→ **What is needed**
Search the listing for the string "flops" and copy every line that contains it.

(The records)

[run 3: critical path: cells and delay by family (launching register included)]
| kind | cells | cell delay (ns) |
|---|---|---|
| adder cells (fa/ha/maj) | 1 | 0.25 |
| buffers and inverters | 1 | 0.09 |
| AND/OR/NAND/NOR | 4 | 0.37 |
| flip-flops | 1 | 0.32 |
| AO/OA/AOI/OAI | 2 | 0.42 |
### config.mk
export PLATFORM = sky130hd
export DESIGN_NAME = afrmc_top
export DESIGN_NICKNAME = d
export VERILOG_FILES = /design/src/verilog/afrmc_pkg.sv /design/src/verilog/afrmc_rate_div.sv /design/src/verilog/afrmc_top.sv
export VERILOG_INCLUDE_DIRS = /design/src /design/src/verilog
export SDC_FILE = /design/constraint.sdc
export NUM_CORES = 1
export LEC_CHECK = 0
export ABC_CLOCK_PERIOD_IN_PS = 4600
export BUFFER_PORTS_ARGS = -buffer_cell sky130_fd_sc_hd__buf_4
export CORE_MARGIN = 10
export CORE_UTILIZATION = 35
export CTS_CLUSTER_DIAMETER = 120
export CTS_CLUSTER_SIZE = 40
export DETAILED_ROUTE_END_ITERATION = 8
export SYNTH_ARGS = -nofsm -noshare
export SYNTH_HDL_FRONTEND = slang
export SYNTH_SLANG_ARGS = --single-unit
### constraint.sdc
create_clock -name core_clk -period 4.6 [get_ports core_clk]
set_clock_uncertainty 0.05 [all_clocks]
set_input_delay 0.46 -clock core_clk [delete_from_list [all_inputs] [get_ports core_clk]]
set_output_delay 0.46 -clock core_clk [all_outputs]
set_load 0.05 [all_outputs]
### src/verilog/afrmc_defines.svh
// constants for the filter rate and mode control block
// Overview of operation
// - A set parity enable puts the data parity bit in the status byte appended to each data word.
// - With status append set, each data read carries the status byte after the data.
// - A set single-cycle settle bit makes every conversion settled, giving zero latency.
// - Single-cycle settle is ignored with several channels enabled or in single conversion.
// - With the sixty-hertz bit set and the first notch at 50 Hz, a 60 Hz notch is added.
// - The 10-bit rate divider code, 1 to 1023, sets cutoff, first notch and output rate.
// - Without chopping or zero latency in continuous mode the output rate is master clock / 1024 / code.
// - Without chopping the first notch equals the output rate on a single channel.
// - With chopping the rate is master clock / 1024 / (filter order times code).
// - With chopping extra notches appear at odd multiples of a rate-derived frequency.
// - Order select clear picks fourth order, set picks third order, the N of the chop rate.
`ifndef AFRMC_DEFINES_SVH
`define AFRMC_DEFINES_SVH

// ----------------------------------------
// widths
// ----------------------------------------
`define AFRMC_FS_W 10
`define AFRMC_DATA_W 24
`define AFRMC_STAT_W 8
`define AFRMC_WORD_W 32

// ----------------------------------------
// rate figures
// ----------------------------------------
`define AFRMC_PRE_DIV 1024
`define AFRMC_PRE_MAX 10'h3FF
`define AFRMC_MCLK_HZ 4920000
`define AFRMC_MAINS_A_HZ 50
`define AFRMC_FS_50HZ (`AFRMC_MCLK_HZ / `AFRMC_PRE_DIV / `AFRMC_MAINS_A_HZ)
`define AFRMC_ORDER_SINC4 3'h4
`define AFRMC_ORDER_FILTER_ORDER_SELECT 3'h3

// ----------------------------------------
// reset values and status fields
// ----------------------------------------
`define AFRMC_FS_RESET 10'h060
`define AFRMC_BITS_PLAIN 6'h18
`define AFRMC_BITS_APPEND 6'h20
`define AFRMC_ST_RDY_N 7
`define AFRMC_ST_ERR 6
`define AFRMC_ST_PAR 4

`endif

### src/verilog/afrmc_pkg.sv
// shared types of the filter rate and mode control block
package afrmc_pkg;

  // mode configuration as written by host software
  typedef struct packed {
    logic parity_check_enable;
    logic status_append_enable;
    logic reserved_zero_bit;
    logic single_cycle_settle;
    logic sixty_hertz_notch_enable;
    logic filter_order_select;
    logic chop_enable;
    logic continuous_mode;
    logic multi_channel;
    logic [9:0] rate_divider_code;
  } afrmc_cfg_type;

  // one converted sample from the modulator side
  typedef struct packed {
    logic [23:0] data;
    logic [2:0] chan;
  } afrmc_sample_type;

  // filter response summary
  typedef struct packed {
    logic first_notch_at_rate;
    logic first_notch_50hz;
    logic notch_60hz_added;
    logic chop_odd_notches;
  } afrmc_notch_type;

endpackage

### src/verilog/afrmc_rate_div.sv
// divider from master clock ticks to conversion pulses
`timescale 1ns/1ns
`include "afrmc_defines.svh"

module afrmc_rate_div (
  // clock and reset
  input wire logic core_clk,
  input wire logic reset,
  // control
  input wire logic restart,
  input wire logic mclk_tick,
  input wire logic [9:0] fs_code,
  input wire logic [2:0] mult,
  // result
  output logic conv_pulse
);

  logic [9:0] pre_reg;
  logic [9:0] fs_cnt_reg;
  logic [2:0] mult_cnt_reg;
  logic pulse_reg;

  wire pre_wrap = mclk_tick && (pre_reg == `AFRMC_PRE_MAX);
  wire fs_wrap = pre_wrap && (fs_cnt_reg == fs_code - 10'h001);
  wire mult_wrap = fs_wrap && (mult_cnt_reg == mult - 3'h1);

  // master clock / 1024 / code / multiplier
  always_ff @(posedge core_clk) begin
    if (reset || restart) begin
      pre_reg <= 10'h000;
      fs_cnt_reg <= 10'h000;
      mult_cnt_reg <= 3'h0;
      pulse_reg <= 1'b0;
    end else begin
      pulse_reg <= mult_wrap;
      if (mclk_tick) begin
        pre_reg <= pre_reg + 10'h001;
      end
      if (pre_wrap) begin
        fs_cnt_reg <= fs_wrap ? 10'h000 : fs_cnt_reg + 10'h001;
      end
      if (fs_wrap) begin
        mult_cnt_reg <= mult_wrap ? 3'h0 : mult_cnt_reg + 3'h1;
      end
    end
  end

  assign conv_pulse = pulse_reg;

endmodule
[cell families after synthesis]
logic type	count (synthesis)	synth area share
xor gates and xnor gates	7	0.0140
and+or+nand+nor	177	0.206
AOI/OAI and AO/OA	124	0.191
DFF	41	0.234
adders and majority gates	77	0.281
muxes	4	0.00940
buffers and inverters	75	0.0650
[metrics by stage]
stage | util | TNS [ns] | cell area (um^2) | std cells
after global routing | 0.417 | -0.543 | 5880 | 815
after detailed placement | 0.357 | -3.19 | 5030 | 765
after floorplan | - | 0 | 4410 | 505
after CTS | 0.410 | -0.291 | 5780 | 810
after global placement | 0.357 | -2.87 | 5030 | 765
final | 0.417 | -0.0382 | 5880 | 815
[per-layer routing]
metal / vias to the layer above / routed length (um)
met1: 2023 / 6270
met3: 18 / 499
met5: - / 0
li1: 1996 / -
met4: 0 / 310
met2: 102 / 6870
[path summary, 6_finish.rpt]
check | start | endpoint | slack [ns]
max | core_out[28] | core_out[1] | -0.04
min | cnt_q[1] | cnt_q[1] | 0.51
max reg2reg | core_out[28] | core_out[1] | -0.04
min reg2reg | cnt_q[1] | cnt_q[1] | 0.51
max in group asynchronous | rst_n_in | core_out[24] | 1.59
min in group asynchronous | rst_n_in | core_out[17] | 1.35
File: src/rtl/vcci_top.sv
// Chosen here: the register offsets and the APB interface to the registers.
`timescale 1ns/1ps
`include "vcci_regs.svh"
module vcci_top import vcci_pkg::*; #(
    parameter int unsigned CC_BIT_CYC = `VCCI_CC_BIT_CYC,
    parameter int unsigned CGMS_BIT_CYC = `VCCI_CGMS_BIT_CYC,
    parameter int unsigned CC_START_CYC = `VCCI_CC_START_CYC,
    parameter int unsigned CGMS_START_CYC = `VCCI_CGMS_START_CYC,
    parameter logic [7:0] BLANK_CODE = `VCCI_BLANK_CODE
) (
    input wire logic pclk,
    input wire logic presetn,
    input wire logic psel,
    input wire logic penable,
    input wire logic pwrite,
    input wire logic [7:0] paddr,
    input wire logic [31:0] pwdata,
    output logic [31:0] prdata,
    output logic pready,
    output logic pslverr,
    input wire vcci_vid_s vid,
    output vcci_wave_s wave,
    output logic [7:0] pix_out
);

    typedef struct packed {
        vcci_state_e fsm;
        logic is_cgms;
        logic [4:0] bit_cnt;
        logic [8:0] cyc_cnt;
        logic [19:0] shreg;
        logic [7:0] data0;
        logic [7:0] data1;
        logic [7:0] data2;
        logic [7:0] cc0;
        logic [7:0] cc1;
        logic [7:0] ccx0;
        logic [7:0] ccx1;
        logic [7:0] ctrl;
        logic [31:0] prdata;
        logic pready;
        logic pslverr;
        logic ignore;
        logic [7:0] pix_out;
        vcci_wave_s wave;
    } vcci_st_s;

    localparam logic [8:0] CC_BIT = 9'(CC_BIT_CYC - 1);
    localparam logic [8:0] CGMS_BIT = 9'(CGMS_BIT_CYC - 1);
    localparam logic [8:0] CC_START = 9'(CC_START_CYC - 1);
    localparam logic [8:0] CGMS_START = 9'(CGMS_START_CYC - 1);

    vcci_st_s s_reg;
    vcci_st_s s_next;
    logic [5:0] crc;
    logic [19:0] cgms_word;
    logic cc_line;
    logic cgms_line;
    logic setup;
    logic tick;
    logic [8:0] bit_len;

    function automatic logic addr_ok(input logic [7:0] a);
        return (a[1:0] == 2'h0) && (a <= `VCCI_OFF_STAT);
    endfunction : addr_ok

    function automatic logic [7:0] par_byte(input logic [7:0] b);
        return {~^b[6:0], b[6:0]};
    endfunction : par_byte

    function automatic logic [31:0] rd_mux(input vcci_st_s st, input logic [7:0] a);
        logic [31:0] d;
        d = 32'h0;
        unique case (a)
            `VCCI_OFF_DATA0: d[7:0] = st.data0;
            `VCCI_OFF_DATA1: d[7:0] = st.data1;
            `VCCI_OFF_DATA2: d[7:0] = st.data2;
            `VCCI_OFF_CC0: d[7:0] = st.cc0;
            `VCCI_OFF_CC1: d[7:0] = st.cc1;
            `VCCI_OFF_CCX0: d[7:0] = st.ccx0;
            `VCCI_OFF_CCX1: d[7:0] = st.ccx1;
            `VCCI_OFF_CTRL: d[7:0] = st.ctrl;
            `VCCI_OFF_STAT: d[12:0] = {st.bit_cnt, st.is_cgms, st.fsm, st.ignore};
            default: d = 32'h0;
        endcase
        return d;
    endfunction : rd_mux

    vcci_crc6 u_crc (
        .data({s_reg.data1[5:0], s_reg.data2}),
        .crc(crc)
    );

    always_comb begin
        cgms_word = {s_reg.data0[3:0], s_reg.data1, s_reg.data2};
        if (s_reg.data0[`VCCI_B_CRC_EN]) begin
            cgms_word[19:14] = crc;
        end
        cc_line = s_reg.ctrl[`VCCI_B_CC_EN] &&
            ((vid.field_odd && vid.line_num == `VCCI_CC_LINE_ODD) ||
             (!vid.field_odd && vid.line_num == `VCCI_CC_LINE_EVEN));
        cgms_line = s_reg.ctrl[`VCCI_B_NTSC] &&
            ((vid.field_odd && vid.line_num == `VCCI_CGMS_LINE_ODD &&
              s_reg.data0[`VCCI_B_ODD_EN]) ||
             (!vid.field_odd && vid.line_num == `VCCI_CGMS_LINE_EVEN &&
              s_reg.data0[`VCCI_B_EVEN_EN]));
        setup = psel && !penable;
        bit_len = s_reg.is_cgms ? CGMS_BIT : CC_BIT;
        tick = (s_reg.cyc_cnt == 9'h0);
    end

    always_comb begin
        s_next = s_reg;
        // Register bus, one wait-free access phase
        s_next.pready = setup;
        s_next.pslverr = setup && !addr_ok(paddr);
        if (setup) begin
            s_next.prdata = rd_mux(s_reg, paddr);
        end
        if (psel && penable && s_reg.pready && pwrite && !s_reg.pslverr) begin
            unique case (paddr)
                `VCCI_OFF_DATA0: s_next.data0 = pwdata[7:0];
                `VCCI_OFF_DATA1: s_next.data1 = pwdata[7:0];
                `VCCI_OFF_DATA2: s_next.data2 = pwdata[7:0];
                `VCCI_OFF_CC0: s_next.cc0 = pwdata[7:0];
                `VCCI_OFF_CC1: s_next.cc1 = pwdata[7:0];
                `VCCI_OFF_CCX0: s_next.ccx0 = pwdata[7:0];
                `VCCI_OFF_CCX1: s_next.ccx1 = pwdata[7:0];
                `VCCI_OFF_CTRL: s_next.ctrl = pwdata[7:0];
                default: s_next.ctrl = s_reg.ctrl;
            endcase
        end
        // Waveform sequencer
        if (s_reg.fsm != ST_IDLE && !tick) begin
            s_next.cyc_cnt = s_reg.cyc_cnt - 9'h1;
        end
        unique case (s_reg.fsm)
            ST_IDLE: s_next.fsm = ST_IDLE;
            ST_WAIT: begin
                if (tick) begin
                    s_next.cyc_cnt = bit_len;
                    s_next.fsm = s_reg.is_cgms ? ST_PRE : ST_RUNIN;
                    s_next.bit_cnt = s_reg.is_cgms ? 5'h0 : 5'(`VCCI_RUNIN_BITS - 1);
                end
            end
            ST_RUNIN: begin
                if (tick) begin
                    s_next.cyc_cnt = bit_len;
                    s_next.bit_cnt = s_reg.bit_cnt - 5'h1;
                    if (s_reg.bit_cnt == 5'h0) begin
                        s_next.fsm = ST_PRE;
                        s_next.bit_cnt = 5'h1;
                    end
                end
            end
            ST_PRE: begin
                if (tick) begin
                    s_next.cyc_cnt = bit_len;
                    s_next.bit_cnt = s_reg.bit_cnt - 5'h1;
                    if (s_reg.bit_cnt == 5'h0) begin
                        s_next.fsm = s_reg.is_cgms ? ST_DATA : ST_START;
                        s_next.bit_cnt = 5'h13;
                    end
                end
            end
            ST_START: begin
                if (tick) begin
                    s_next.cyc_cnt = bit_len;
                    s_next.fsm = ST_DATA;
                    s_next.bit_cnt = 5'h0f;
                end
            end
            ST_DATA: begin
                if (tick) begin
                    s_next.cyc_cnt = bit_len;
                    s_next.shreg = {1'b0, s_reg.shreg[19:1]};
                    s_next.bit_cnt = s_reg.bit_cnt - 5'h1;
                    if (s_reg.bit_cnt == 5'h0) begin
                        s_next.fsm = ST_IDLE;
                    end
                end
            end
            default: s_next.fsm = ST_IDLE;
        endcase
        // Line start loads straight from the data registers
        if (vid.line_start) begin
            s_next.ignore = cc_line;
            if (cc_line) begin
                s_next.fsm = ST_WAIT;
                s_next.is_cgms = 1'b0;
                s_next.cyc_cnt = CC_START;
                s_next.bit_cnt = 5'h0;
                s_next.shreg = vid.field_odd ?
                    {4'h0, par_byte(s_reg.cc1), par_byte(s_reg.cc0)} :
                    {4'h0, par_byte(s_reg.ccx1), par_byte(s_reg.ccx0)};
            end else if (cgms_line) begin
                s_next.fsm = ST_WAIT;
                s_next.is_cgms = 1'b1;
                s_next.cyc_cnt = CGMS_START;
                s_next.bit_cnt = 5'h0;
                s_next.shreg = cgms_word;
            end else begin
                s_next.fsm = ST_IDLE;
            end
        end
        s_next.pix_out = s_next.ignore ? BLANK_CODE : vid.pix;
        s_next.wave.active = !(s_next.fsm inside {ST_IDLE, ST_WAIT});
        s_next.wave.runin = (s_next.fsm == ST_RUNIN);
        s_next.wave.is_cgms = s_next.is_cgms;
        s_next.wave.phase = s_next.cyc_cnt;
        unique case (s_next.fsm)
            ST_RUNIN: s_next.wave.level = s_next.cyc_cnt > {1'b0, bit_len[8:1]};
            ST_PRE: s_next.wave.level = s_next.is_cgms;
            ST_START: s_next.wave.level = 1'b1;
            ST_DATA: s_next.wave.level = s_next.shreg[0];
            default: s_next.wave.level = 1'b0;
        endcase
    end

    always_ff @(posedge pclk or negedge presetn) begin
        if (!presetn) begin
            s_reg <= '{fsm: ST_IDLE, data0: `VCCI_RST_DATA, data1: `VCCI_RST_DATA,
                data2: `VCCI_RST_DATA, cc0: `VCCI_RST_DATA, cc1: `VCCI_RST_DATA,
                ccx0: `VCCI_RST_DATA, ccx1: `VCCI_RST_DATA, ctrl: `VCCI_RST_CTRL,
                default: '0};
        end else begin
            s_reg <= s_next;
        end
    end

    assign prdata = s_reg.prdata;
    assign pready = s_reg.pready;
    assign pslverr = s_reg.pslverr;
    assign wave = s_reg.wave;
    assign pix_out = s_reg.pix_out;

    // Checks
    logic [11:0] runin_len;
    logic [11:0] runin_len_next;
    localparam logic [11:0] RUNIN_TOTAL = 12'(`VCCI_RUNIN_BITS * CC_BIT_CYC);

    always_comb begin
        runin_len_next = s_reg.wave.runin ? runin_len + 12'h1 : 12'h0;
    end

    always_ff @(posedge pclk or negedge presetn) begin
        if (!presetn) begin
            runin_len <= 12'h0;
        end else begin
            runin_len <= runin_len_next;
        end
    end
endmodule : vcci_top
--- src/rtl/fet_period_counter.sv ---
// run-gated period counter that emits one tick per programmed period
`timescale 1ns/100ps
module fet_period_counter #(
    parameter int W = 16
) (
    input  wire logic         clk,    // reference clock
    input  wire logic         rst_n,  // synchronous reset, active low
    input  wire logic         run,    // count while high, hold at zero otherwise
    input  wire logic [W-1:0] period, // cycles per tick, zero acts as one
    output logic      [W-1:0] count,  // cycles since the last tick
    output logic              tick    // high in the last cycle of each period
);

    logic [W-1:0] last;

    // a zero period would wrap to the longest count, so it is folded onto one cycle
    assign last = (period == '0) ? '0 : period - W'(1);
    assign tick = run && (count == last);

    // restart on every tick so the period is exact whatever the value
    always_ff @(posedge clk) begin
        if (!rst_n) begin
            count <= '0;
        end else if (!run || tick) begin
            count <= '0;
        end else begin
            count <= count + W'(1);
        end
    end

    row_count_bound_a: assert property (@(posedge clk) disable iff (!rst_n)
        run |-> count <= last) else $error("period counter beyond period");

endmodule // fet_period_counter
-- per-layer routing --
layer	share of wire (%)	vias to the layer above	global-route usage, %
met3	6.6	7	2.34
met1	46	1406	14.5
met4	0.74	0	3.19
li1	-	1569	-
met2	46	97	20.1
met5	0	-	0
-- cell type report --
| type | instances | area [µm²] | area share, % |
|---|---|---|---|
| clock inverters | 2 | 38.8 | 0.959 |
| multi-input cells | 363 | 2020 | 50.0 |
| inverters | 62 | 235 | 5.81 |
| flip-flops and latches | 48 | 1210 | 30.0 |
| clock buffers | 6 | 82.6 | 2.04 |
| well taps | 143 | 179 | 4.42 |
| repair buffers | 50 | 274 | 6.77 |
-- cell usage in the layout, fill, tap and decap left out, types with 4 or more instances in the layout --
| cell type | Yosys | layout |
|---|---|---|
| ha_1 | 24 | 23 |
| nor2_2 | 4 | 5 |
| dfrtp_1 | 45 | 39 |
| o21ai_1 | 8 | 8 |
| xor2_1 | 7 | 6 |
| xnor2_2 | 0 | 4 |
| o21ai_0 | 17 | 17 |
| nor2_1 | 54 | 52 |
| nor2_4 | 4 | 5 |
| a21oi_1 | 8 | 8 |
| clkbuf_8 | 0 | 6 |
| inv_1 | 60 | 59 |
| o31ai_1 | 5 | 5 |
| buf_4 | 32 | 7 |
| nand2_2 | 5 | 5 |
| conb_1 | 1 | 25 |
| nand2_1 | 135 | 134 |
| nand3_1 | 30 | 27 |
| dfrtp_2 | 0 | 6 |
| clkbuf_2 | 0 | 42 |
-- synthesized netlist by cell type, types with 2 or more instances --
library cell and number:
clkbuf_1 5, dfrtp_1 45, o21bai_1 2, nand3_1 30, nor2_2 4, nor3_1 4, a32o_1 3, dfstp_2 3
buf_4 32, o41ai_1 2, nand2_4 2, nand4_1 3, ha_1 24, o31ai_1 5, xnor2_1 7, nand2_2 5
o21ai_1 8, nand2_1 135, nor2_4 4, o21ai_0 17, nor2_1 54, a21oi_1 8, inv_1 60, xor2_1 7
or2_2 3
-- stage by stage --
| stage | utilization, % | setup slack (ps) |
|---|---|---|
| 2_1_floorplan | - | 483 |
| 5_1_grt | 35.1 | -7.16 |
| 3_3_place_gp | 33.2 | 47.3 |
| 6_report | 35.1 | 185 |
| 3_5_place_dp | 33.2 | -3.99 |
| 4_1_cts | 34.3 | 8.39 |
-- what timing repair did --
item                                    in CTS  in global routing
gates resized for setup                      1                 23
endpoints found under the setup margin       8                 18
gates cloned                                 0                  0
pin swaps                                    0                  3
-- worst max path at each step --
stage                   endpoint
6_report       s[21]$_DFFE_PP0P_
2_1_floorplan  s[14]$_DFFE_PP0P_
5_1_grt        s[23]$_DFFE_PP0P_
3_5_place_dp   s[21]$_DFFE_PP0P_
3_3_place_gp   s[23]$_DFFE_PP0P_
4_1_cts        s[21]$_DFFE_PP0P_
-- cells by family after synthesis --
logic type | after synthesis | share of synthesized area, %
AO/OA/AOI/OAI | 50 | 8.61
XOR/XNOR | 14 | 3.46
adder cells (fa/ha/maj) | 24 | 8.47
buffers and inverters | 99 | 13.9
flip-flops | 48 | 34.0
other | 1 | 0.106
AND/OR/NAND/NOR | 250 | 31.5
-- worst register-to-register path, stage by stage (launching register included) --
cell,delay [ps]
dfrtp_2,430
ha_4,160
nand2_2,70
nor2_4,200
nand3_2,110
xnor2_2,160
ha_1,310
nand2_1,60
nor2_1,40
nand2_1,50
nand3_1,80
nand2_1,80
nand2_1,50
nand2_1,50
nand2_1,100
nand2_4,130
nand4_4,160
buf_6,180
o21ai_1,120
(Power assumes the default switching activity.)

(End The records)

→ **Exercise response**
| flip-flops | 1 | 0.32 |
| flip-flops and latches | 48 | 1210 | 30.0 |
flip-flops | 48 | 34.0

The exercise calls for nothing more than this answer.